How can the proposed group-wise autoregressive modeling be extended to handle dynamic point clouds with temporal coherence

To extend the proposed group-wise autoregressive modeling to handle dynamic point clouds with temporal coherence, we can incorporate a recurrent neural network (RNN) or a transformer architecture. By introducing a temporal dimension to the model, we can capture the sequential nature of dynamic point clouds over time. Each group of points at a specific time step can be treated as a separate input, and the model can learn the temporal dependencies between consecutive groups. This way, the model can leverage the temporal coherence in the point cloud data to improve compression efficiency and generalizability.

What are the potential limitations of the point-based approach, and how can it be further improved to handle extremely sparse or dense point clouds

The point-based approach proposed in the context may face limitations when dealing with extremely sparse or dense point clouds. In sparse point clouds, the model may struggle to capture sufficient contextual information due to the lack of neighboring points. To address this limitation, techniques such as adaptive sampling or attention mechanisms can be incorporated to focus on relevant points and improve information aggregation. In dense point clouds, the model may encounter challenges in processing a large number of points efficiently.
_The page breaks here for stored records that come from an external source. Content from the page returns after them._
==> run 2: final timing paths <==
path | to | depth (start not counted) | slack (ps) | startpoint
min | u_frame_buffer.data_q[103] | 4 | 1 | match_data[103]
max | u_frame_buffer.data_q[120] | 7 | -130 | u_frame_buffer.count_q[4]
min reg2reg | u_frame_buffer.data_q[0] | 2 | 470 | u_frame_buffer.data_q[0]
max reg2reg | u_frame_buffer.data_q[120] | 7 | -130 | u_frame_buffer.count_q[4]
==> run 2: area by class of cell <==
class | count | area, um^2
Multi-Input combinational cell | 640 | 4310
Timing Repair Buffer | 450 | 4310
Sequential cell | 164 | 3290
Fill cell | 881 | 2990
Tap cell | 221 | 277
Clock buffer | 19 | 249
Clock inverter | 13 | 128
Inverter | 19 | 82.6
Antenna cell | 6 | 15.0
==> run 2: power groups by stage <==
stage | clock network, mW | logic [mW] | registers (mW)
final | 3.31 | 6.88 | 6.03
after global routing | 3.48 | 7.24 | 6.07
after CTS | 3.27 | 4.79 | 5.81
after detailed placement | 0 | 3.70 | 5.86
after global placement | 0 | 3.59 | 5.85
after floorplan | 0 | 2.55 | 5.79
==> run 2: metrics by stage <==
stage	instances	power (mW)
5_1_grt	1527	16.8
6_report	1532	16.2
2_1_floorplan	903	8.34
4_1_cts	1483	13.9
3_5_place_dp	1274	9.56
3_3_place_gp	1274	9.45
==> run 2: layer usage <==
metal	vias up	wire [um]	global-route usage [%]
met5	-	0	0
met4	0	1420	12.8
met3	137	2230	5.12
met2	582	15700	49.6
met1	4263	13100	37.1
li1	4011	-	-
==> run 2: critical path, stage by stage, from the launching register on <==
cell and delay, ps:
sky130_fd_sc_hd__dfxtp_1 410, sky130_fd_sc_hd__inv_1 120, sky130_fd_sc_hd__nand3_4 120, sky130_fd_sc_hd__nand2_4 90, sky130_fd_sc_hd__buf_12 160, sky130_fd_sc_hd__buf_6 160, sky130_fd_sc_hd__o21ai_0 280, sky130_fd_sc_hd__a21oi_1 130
### config.mk
export PLATFORM = sky130hd
export DESIGN_NAME = simple_uart_tx
export DESIGN_NICKNAME = d
export VERILOG_FILES = /design/src/rtl/simple_uart_pkg.sv /design/src/rtl/simple_uart_bitclk.sv /design/src/rtl/simple_uart_tx.sv
export SDC_FILE = /design/constraint.sdc
export NUM_CORES = 1
export LEC_CHECK = 0
export CAP_MARGIN = 20
export CORE_ASPECT_RATIO = 0.7
export CORE_MARGIN = 2
export CORE_UTILIZATION = 40
export CTS_CLUSTER_DIAMETER = 40
export DETAILED_ROUTE_END_ITERATION = 8
export SLEW_MARGIN = 20
export SYNTH_ARGS = -nofsm -noshare
export SYNTH_HDL_FRONTEND = slang
export SYNTH_SLANG_ARGS = --single-unit
export TNS_END_PERCENT = 20
### constraint.sdc
create_clock -name clk -period 2.68 [get_ports clk]
set_input_delay 0.402 -clock clk [delete_from_list [all_inputs] [get_ports clk]]
set_output_delay 0.402 -clock clk [all_outputs]
set_load 0.1 [all_outputs]
### src/rtl/simple_uart_pkg.sv
// Shared UART definitions: parity modes, transmitter states and default timing.
package simple_uart_pkg;

    typedef enum logic [1:0] {
        PAR_NONE = 2'd0,
        PAR_EVEN = 2'd1,
        PAR_ODD  = 2'd2
    } parity_t;

    typedef enum logic [2:0] {
        TX_IDLE,
        TX_START,
        TX_DATA,
        TX_PARITY,
        TX_STOP
    } tx_state_t;

    localparam int DEF_CLKS_PER_BIT = 16;
    localparam int DEF_DATA_BITS    = 8;

    // Parity bit for up to 8 payload bits; narrower payloads are zero-extended.
    function automatic logic frame_parity(input logic [7:0] d, input parity_t mode);
        return (^d) ^ (mode == PAR_ODD);
    endfunction

endpackage
## src/rtl/wb_stream_wr_pkg.sv

```systemverilog
// Shared definitions for the Wishbone write streamer: FSM state encodings
// and skid-buffer sizing.
package wb_stream_wr_pkg;

  typedef enum logic [1:0] {
    ST_IDLE  = 2'd0,
    ST_BUSY  = 2'd1,
    ST_DRAIN = 2'd2
  } state_e;

  localparam int unsigned SKID_DEPTH = 2;
  localparam logic [1:0]  SKID_FULL  = 2'(SKID_DEPTH);
  localparam logic [1:0]  OUTST_MAX  = 2'd2;

endpackage

```

## src/rtl/wb_stream_wr_skid.sv

```systemverilog
// wb_skid2: 2-entry FIFO between slave acceptance and master issue.
// Entry 0 is always the head; a pop shifts entry 1 down.
module wb_skid2 #(
  parameter int unsigned WIDTH = 8
) (
  input  logic             clk_i,
  input  logic             rst_ni,
  input  logic             push_i,
  input  logic             pop_i,
  input  logic [WIDTH-1:0] dat_i,
  output logic [WIDTH-1:0] head_o,
  output logic [1:0]       count_o
);
  import wb_stream_wr_pkg::*;

  logic [WIDTH-1:0] e0_q, e0_d, e1_q, e1_d;
  logic [1:0]       cnt_q, cnt_d;
  logic             do_push, do_pop;

  always_comb begin
    do_pop  = pop_i && (cnt_q != 2'd0);
    do_push = push_i && ((cnt_q != SKID_FULL) || do_pop);
    e0_d    = e0_q;
    e1_d    = e1_q;
    cnt_d   = cnt_q;
    unique case ({do_push, do_pop})
      2'b10: begin
        if (cnt_q == 2'd0) e0_d = dat_i;
        else               e1_d = dat_i;
        cnt_d = cnt_q + 2'd1;
      end
      2'b01: begin
        e0_d  = e1_q;
        cnt_d = cnt_q - 2'd1;
      end
      2'b11: begin
        // Simultaneous push/pop: count unchanged, new word lands behind the survivor.
        if (cnt_q == 2'd1) begin
          e0_d = dat_i;
        end else begin
          e0_d = e1_q;
          e1_d = dat_i;
        end
      end
      default: ;
    endcase
  end

  always_ff @(posedge clk_i or negedge rst_ni) begin
    if (!rst_ni) begin
      e0_q  <= '0;
      e1_q  <= '0;
      cnt_q <= '0;
    end else begin
      e0_q  <= e0_d;
      e1_q  <= e1_d;
      cnt_q <= cnt_d;
    end
  end

  assign head_o  = e0_q;
  assign count_o = cnt_q;

endmodule

```

## src/rtl/wb_stream_wr.sv

```systemverilog
// Wishbone stream writer: buffers slave words and writes them to sequential
// addresses on a pipelined master port. Frame mode: WB_STREAM_WR_FRAME_EN.
module wb_stream_wr
  import wb_stream_wr_pkg::*;
#(
  parameter int unsigned WIDTH = 8,
  parameter int unsigned WBITS = 10,
  parameter int unsigned WORDS = 1 << WBITS,
  parameter int unsigned START = 0,
  parameter int unsigned LAST  = START + WORDS - 1,
  parameter int unsigned STEP  = 1,
  parameter int unsigned DELAY = 3
) (
  input  logic             clk_i,
  input  logic             rst_ni,
  input  logic             s_cyc_i,
  input  logic             s_stb_i,
  input  logic             s_we_i,
  output logic             s_ack_o,
  output logic             s_wat_o,
  input  logic [WIDTH-1:0] s_dat_i,
  output logic             m_cyc_o,
  output logic             m_stb_o,
  output logic             m_we_o,
  input  logic             m_ack_i,
  input  logic             m_wat_i,
  output logic [WBITS-1:0] m_adr_o,
  output logic [WIDTH-1:0] m_dat_o,
  input  logic             clr_i,
  output logic             done_o
);

  localparam logic [WBITS-1:0] START_A = WBITS'(START);
  localparam logic [WBITS-1:0] LAST_A  = WBITS'(LAST);
  localparam logic [WBITS-1:0] STEP_A  = WBITS'(STEP);

  // DELAY only shaped simulation-time NBA delays in the original source.
  if (DELAY != 0) begin : g_sim_delay
  end

  state_e           state_q, state_d;
  logic [WBITS-1:0] adr_q, adr_d;
  logic [1:0]       outst_q, outst_d;
  logic             ack_q;
  logic [1:0]       count;
  logic [WIDTH-1:0] head;
  logic             accept, issue, ack_v, frame_done;

  wb_skid2 #(.WIDTH(WIDTH)) u_skid (
    .clk_i  (clk_i),
    .rst_ni (rst_ni),
    .push_i (accept),
    .pop_i  (issue),
    .dat_i  (s_dat_i),
    .head_o (head),
    .count_o(count)
  );

  always_comb begin
    state_d = state_q;
    m_cyc_o = (state_q != ST_IDLE);
    s_wat_o = (count == SKID_FULL) || frame_done;
    m_stb_o = (count != 2'd0) && (state_q != ST_IDLE) && !frame_done;
    accept  = s_cyc_i && s_stb_i && s_we_i && !s_wat_o;
    issue   = m_stb_o && !m_wat_i;
    unique case (state_q)
      ST_IDLE:  if (accept) state_d = ST_BUSY;
      ST_BUSY:  if (!s_cyc_i) state_d = ST_DRAIN;
      ST_DRAIN: begin
        if (s_cyc_i)                                  state_d = ST_BUSY;
        else if ((count == 2'd0) && (outst_q == 2'd0)) state_d = ST_IDLE;
      end
      default:  state_d = ST_IDLE;
    endcase
  end

  always_comb begin
    ack_v   = m_ack_i && (outst_q != 2'd0);
    outst_d = outst_q;
    unique case ({issue, ack_v})
      2'b10:   if (outst_q != OUTST_MAX) outst_d = outst_q + 2'd1;
      2'b01:   outst_d = outst_q - 2'd1;
      default: ;
    endcase
    adr_d = adr_q;
    if (clr_i)      adr_d = START_A;
    else if (issue) adr_d = (adr_q == LAST_A) ? START_A : adr_q + STEP_A;
  end

  always_ff @(posedge clk_i or negedge rst_ni) begin
    if (!rst_ni) begin
      state_q <= ST_IDLE;
      adr_q   <= START_A;
      outst_q <= '0;
      ack_q   <= 1'b0;
    end else begin
      state_q <= state_d;
      adr_q   <= adr_d;
      outst_q <= outst_d;
      ack_q   <= accept;
    end
  end

`ifdef WB_STREAM_WR_FRAME_EN
  logic done_q;

  // Issue at LAST ends the frame; clr_i reopens it.
  always_ff @(posedge clk_i or negedge rst_ni) begin
    if (!rst_ni)                         done_q <= 1'b0;
    else if (clr_i)                      done_q <= 1'b0;
    else if (issue && (adr_q == LAST_A)) done_q <= 1'b1;
  end

  assign frame_done = done_q;
`else
  assign frame_done = 1'b0;
`endif

  assign s_ack_o = ack_q;
  assign m_we_o  = 1'b1;
  assign m_adr_o = adr_q;
  assign m_dat_o = head;
  assign done_o  = frame_done;

endmodule

```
To enhance the model's performance with dense point clouds, hierarchical processing or point cloud downsampling techniques can be implemented to reduce the computational complexity while preserving important details.
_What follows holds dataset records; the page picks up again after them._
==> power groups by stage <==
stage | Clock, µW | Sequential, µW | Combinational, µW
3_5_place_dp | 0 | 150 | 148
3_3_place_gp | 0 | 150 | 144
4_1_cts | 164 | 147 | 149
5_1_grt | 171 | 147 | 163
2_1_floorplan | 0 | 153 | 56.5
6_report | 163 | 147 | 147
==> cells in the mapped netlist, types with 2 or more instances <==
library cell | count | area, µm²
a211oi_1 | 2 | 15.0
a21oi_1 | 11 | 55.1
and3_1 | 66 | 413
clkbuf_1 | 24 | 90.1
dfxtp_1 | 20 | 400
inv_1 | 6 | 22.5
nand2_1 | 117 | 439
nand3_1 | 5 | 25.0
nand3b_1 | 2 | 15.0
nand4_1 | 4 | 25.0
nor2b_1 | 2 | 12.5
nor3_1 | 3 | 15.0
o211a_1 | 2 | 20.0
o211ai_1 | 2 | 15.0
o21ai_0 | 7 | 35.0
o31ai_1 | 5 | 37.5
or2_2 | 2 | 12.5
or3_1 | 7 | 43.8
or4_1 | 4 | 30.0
What other applications beyond lossless attribute compression could benefit from the proposed efficient and generic point model

The proposed efficient and generic point model for lossless attribute compression can be applied to various other applications beyond compression. Some potential applications include: Point Cloud Denoising: The point model can be utilized for denoising point clouds by learning to reconstruct clean point clouds from noisy input data. The model can effectively remove noise while preserving important features in the point cloud. Point Cloud Segmentation: The point model can assist in segmenting point clouds into meaningful parts or objects. By learning the underlying structure of the point cloud data, the model can accurately segment different components within the point cloud. Point Cloud Registration: The point model can aid in point cloud registration tasks by aligning multiple point clouds from different sources or time steps. By understanding the relationships between points in different point clouds, the model can facilitate accurate registration. Point Cloud Classification: The point model can be used for classifying objects or scenes represented by point clouds. By learning discriminative features from the point cloud data, the model can classify different categories or labels associated with the points.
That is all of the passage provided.